Pick out every line in the data below that holds "scripts".
#### Supplied material
<file path="./run.sh">
#!/bin/bash
# OpenROAD 26Q1-2900-gdf79404cd8, Yosys 0.63+post, stock flow scripts
make -C /OpenROAD-flow-scripts/flow DESIGN_CONFIG=/design/flow/config.mk WORK_HOME=/design/flow/orfs finish
</file>
<file path="./config.mk">
export PLATFORM = sky130hd
export DESIGN_NAME = writeback
export DESIGN_NICKNAME = writeback
export VERILOG_FILES = /design/flow/design.v
export SDC_FILE = /design/flow/constraint.sdc
export NUM_CORES = 4
export LEC_CHECK = 1
export CORE_AREA = 10 10 90 90
export DIE_AREA = 0 0 100 100
</file>
<file path="./constraint.sdc">
current_design writeback

set clk_period 9.7
set clk_io_pct 0.2

create_clock -name clk0 -period $clk_period

set non_clock_inputs [all_inputs -no_clocks]
set_input_delay [expr $clk_period * $clk_io_pct] -clock clk0 $non_clock_inputs
set_output_delay [expr $clk_period * $clk_io_pct] -clock clk0 [all_outputs]
</file>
########
Output for this exercise –
# OpenROAD 26Q1-2900-gdf79404cd8, Yosys 0.63+post, stock flow scripts
make -C /OpenROAD-flow-scripts/flow DESIGN_CONFIG=/design/flow/config.mk WORK_HOME=/design/flow/orfs finish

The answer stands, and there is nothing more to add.